▶ **PROBLEM DETAILS**
Take the records below and print them verbatim up to and including the line that carries "900 | hit |".

▶ **Dataset entries**
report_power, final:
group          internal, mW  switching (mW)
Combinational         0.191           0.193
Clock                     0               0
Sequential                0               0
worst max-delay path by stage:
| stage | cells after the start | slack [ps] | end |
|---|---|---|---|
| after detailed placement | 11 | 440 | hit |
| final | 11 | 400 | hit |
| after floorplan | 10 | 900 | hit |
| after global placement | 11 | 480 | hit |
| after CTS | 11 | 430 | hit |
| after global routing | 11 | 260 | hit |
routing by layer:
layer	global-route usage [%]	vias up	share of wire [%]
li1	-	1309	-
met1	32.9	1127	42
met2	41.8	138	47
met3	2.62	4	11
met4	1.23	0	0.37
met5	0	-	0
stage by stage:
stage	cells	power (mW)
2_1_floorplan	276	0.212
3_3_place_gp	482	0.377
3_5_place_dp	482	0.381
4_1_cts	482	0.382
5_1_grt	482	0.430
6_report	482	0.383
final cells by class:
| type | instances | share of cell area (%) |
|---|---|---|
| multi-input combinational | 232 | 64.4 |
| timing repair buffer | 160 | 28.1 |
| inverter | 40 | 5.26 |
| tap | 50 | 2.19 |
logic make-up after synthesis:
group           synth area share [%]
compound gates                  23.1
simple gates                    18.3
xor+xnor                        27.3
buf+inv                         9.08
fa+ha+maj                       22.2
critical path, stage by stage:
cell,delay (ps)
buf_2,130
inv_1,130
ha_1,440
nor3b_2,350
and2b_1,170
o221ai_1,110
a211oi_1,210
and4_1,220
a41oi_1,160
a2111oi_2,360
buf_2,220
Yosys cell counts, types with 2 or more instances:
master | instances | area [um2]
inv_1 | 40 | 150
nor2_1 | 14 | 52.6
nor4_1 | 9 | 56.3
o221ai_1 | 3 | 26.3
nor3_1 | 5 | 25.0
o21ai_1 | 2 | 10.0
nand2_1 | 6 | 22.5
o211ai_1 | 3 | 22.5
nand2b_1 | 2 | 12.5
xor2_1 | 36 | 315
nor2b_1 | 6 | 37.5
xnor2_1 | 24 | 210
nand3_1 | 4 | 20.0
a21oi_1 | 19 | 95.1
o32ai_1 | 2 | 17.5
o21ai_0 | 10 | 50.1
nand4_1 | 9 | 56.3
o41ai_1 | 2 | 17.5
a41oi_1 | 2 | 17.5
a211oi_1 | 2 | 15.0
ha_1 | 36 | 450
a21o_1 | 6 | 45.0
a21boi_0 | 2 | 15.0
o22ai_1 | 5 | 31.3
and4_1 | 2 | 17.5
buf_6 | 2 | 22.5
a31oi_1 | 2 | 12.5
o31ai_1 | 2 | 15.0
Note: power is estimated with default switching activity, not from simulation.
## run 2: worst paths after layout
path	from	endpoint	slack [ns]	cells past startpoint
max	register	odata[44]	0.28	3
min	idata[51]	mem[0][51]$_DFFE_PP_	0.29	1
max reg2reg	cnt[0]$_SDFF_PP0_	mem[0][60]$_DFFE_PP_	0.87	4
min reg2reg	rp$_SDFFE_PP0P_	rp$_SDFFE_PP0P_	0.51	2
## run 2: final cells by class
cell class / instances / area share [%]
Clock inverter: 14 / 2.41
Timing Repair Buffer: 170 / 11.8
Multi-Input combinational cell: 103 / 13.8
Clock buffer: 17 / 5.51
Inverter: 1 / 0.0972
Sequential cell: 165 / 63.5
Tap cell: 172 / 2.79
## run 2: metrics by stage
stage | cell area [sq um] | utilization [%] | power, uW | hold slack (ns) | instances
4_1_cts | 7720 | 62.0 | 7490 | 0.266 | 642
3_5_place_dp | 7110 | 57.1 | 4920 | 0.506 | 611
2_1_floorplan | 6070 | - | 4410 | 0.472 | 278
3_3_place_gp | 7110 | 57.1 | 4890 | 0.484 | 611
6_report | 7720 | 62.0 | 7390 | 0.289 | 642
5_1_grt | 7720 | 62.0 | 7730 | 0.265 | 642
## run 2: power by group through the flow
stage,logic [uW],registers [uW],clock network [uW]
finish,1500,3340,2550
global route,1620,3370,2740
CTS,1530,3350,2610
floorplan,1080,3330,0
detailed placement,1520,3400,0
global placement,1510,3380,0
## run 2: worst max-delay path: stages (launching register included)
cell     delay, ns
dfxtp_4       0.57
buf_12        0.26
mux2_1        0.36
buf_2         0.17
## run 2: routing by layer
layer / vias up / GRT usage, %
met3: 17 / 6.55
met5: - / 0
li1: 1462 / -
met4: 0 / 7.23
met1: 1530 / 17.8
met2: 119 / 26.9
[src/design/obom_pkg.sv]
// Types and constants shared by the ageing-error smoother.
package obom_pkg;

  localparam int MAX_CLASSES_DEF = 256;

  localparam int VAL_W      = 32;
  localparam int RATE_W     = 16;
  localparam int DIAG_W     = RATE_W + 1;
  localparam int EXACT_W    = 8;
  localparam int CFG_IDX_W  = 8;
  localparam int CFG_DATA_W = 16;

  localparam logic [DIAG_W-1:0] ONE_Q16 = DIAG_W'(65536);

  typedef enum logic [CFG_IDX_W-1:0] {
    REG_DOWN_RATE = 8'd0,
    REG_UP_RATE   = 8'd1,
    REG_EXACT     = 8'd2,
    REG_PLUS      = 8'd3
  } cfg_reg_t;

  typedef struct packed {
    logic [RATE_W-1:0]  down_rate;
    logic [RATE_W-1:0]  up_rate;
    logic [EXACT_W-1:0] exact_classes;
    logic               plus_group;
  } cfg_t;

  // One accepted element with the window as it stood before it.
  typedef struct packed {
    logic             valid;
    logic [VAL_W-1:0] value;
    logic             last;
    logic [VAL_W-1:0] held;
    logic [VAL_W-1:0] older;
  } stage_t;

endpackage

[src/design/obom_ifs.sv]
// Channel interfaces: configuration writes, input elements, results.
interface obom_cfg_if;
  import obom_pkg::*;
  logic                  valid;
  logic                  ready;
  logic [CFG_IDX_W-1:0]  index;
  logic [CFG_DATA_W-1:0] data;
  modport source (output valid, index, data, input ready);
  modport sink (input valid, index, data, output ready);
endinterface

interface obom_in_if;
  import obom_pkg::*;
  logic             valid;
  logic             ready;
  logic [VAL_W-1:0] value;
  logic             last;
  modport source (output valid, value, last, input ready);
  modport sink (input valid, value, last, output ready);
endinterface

▶ **RESPONSE**
report_power, final:
group          internal, mW  switching (mW)
Combinational         0.191           0.193
Clock                     0               0
Sequential                0               0
worst max-delay path by stage:
| stage | cells after the start | slack [ps] | end |
|---|---|---|---|
| after detailed placement | 11 | 440 | hit |
| final | 11 | 400 | hit |
| after floorplan | 10 | 900 | hit |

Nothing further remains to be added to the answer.